Three kinetic criteria, m(Br), R(k(aqEtOH)/k(AcOH))Y, and KSIE (kinetic solvent isotope effect), are used to estimate the magnitude of the electrophilic and nucleophilic involvement of protic solvents and the occurrence of return in the bromination of alkenes. m(Br) are obtained from m(Br)Y(Br) correlations using only water, methanol, ethanol, and their aqueous mixtures, whose nucleophilicities are almost identical. R are the deviations from the Winstein-Grunwald plots of the less nucleophilic acetic acid and occasionally of trifluoroethanol. KSIE in MeOD or EtOD are compared with the factors-phi-Br- corresponding to their maximum values for fully developed bromide ions.
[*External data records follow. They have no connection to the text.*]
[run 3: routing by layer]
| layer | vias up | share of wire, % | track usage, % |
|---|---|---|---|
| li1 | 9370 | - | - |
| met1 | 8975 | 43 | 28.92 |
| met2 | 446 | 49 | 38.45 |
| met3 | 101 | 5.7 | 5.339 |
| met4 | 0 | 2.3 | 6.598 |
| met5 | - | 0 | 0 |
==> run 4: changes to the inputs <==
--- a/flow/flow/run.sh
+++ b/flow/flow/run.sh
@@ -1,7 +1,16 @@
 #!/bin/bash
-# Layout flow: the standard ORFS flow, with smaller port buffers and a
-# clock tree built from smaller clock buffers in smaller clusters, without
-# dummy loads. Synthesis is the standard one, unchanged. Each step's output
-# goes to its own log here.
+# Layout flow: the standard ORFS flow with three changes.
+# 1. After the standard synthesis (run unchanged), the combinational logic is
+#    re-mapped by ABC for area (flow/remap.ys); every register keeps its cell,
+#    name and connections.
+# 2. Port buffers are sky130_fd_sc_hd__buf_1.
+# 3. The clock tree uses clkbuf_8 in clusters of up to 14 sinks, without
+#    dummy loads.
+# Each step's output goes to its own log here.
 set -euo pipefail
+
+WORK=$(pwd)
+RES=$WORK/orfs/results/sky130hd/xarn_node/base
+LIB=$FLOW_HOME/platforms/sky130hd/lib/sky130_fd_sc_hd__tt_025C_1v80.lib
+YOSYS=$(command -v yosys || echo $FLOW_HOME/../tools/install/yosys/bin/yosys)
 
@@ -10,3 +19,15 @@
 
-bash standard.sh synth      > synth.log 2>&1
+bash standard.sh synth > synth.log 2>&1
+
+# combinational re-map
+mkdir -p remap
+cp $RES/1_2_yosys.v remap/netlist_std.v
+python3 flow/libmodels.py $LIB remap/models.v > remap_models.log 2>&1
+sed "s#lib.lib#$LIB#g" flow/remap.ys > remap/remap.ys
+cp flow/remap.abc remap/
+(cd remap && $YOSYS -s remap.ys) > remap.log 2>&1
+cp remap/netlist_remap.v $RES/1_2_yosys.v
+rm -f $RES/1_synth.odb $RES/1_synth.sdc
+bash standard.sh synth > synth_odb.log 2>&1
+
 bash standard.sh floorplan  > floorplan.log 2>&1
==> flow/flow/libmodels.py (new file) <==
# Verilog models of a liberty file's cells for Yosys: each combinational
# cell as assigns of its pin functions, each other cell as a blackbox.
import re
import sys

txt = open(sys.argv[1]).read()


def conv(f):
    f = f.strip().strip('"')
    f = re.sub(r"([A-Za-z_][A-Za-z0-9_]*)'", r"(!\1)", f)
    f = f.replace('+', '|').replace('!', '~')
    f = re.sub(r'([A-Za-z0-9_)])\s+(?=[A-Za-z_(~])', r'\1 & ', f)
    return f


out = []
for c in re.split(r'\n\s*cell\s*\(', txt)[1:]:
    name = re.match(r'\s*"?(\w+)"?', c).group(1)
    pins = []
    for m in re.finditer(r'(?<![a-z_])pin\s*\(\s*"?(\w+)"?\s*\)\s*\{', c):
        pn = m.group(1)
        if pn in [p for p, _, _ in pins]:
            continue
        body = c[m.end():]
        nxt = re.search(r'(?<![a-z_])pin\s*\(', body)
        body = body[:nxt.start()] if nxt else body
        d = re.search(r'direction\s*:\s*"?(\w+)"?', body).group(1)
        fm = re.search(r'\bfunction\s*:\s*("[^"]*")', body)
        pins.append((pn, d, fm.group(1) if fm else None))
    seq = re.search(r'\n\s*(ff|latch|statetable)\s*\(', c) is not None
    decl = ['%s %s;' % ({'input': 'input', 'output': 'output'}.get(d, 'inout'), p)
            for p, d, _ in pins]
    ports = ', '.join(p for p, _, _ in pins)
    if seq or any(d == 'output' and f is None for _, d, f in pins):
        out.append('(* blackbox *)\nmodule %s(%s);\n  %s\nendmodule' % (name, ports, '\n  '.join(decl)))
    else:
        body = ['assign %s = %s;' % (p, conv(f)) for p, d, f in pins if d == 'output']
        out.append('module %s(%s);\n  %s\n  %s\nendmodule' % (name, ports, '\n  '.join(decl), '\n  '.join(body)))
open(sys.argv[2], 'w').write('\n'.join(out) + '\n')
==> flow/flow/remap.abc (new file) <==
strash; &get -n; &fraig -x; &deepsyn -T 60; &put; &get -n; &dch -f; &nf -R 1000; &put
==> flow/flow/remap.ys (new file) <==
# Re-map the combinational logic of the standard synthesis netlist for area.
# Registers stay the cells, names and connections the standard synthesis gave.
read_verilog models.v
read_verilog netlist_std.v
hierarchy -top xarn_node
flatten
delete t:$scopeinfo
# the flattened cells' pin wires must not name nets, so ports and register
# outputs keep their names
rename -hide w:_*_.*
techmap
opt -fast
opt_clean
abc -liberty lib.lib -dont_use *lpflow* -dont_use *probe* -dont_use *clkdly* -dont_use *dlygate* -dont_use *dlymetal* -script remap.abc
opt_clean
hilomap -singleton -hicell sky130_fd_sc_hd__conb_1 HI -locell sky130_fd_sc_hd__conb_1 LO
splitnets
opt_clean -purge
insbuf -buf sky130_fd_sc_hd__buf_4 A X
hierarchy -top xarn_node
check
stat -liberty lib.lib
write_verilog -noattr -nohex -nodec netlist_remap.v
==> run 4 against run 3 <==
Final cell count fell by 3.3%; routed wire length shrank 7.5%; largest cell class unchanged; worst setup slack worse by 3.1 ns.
The values of these criteria are measured for methylideneadamantane and allylbenzene, which are brominated via Ad(E)C1 and Ad(E)C2-intermediate mechanisms, respectively. The first mechanism, involving only electrophilic solvent assistance to the rate-limiting ionization, is characterized by an m(Br) value of 1.1, associated with R close to unity and high KSIE (1.3). For the second, in which the solvent also assists nucleophilically, m(Br) (0.8) is significantly smaller than unity and R (8.0) is markedly greater; the KSIE is still high. The reaction of adamantylidenealkanes, Ad = CHt-Bu, Ad = CMe2, and Ad = CMei-Pr, is also investigated; R are close to unity but m(Br) are only approximately 0.8 and significantly smaller KSIE (1.13 for Ad = CHt-Bu) are found. This set of values is consistent with reversible formation of highly congested bromonium ions in protic solvents. The results are compared with those obtained in halogenated solvents and in acetic acid, where return has been observed. The different magnitudes of return in protic and nonprotic media are discussed in terms of substituent dependence of solvent involvment.